We were closing the incision, and the surgeon was trying to teach me how to close properly. After he finished, he commented, “Don’t worry, it’s just like sewing. You know how to sew, right?”

“No, I don’t actually.” It was a half lie– I could sew buttons on shirts, that was simple. I could hem my pants in a pinch, albeit creating a new design of slight diagonal one centimeter threads all around the circumference of my pant leg. But no one’s paying attention right?

“Oh well, fine, give it a try and I’ll watch.” I took the needle driver and forceps from him, and began to suture. I kept my focus on each stitch, knowing he was watching intently. “It looks good so far…” He paused. “Can you cook?”

I wasn’t sure what the relevance of this question was. Too focused on the task at hand, I quickly replied, “No.”

“You can’t sew, you can’t cook… What can you do?”

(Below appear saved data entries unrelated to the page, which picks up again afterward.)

`src/design/afk_pkg.sv`:
```
// Shared types, constants and CORDIC tables of the arm forward kinematics block.
// No dependencies; every other design file imports this package.
package afk_pkg;

    localparam int ANG_W     = 16;
    localparam int LEN_W     = 20;
    localparam int POS_W     = 23;
    localparam int PHASE_W   = 33;
    localparam int CS_W      = 33;
    localparam int CFG_IDX_W = 3;
    localparam int QDEPTH    = 2;

    localparam int DEF_ANGLE_FRAC_BITS = 12;
    localparam int DEF_CORDIC_STAGES   = 16;
    localparam int MIN_STAGES          = 8;
    localparam int MAX_STAGES          = 24;

    localparam int POS_LIMIT  = 4000000;
    localparam int TURN_SCALE = 683565276;

    localparam logic [LEN_W-1:0] RST_BASE_OFFSET = 20'd33000;
    localparam logic [LEN_W-1:0] RST_BASE_HEIGHT = 20'd147000;
    localparam logic [LEN_W-1:0] RST_UPPER_LINK  = 20'd155000;
    localparam logic [LEN_W-1:0] RST_FORE_LINK   = 20'd135000;
    localparam logic [LEN_W-1:0] RST_TOOL_LINK   = 20'd218000;

    typedef enum logic [CFG_IDX_W-1:0] {
        REG_BASE_OFFSET = 3'd0,
        REG_BASE_HEIGHT = 3'd1,
        REG_UPPER_LINK  = 3'd2,
        REG_FORE_LINK   = 3'd3,
        REG_TOOL_LINK   = 3'd4
    } cfg_idx_t;

    typedef struct packed {
        logic [LEN_W-1:0] a1;
        logic [LEN_W-1:0] d1;
        logic [LEN_W-1:0] a2;
        logic [LEN_W-1:0] a3;
        logic [LEN_W-1:0] d5;
    } afk_lens_t;

    // phase 0: base, 1: shoulder, 2: shoulder+elbow, 3: shoulder+elbow+wrist
    typedef struct packed {
        logic [3:0][PHASE_W-1:0] phase;
        logic [3:0]              neg;
    } afk_item_t;

    function automatic logic signed [PHASE_W-1:0] cordic_atan(input int i);
        logic signed [PHASE_W-1:0] v;
        case (i)
            0:       v = 33'sd536870912;
            1:       v = 33'sd316933406;
            2:       v = 33'sd167458907;
            3:       v = 33'sd85004756;
            4:       v = 33'sd42667331;
            5:       v = 33'sd21354465;
            6:       v = 33'sd10679838;
            7:       v = 33'sd5340245;
            8:       v = 33'sd2670163;
            9:       v = 33'sd1335087;
            10:      v = 33'sd667544;
            11:      v = 33'sd333772;
            12:      v = 33'sd166886;
            13:      v = 33'sd83443;
            14:      v = 33'sd41722;
            15:      v = 33'sd20861;
            16:      v = 33'sd10430;
            17:      v = 33'sd5215;
            18:      v = 33'sd2608;
            19:      v = 33'sd1304;
            20:      v = 33'sd652;
            21:      v = 33'sd326;
            22:      v = 33'sd163;
            23:      v = 33'sd81;
            default: v = '0;
        endcase
        return v;
    endfunction

    function automatic logic signed [CS_W-1:0] cordic_gain(input int n);
        logic signed [CS_W-1:0] v;
        case (n)
            8:       v = 33'sd652039507;
            9:       v = 33'sd652034532;
            10:      v = 33'sd652033289;
            11:      v = 33'sd652032978;
            12:      v = 33'sd652032900;
            13:      v = 33'sd652032881;
            14:      v = 33'sd652032876;
            default: v = 33'sd652032874;
        endcase
        return v;
    endfunction

endpackage

```
`src/design/afk_front.sv`:
```
// Front end: joint angle sums, scaling to binary phase and quadrant folding.
// Depends on afk_pkg.
module afk_front #(
    parameter int ANGLE_FRAC_BITS = afk_pkg::DEF_ANGLE_FRAC_BITS
) (
    input  logic                                 clk,
    input  logic                                 rst_n,
    input  logic                                 in_valid,
    output logic                                 in_ready,
    input  logic signed [afk_pkg::ANG_W-1:0]     base_angle,
    input  logic signed [afk_pkg::ANG_W-1:0]     shoulder_angle,
    input  logic signed [afk_pkg::ANG_W-1:0]     elbow_angle,
    input  logic signed [afk_pkg::ANG_W-1:0]     wrist_angle,
    output logic                                 q_valid,
    input  logic                                 q_ready,
    output afk_pkg::afk_item_t                   q_item
);
    import afk_pkg::*;

    localparam int SUM_W  = ANG_W + 2;
    localparam int PROD_W = SUM_W + 31;
    localparam int EXT_W  = PROD_W + ANGLE_FRAC_BITS + 1;
    localparam logic signed [30:0] TURN_S = 31'(TURN_SCALE);
    localparam logic signed [EXT_W-1:0] HALF = EXT_W'(1) <<< (ANGLE_FRAC_BITS - 1);
    localparam logic signed [PHASE_W-1:0] QUARTER = 33'sd1073741824;
    localparam logic signed [PHASE_W-1:0] HALF_TURN = 33'sd2147483648;

    logic signed [SUM_W-1:0]  sum_angle [4];
    logic signed [PROD_W-1:0] prod_reg  [4];
    logic                     valid_reg;

    assign sum_angle[0] = SUM_W'(base_angle);
    assign sum_angle[1] = SUM_W'(shoulder_angle);
    assign sum_angle[2] = SUM_W'(shoulder_angle) + SUM_W'(elbow_angle);
    assign sum_angle[3] = SUM_W'(shoulder_angle) + SUM_W'(elbow_angle)
                        + SUM_W'(wrist_angle);

    assign in_ready = !valid_reg || q_ready;
    assign q_valid  = valid_reg;

    always_ff @(posedge clk or negedge rst_n)
    begin
        if (!rst_n)
        begin
            valid_reg <= 1'b0;
        end
        else if (in_ready)
        begin
            valid_reg <= in_valid;
        end
    end

    always_ff @(posedge clk)
    begin
        if (in_ready && in_valid)
        begin
            for (int k = 0; k < 4; k++)
            begin
                prod_reg[k] <= PROD_W'(sum_angle[k]) * PROD_W'(TURN_S);
            end
        end
    end

    always_comb
    begin
        logic signed [EXT_W-1:0]   rnd;
        logic signed [PHASE_W-1:0] z;
        q_item = '0;
        for (int k = 0; k < 4; k++)
        begin
            rnd = EXT_W'(prod_reg[k]) + HALF;
            z   = PHASE_W'($signed(rnd[ANGLE_FRAC_BITS +: 32]));
            if (z > QUARTER)
            begin
                q_item.phase[k] = z - HALF_TURN;
                q_item.neg[k]   = 1'b1;
            end
            else if (z < -QUARTER)
            begin
                q_item.phase[k] = z + HALF_TURN;
                q_item.neg[k]   = 1'b1;
            end
            else
            begin
                q_item.phase[k] = z;
                q_item.neg[k]   = 1'b0;
            end
        end
    end

endmodule

```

I nearly dropped the surgical equipment. I immediately looked at the nurse with a gaze that read, “You have got to be kidding me right now” which she mirrored. My face grew red behind my surgical mask. I cleared my throat and said, “I don’t know what I can do, but you can check your gender roles.”

There was an uncomfortable silence. Then he brushed it off his own words, saying it was a joke.

I knew that society had engraved this mindset into him without him even realizing. I knew that this was not a rare occurrence in his OR when the nurse gave me a high five after we scrubbed out.

At this point I knew that even in medicine, elements of sexism are still thriving. And that is just a shame.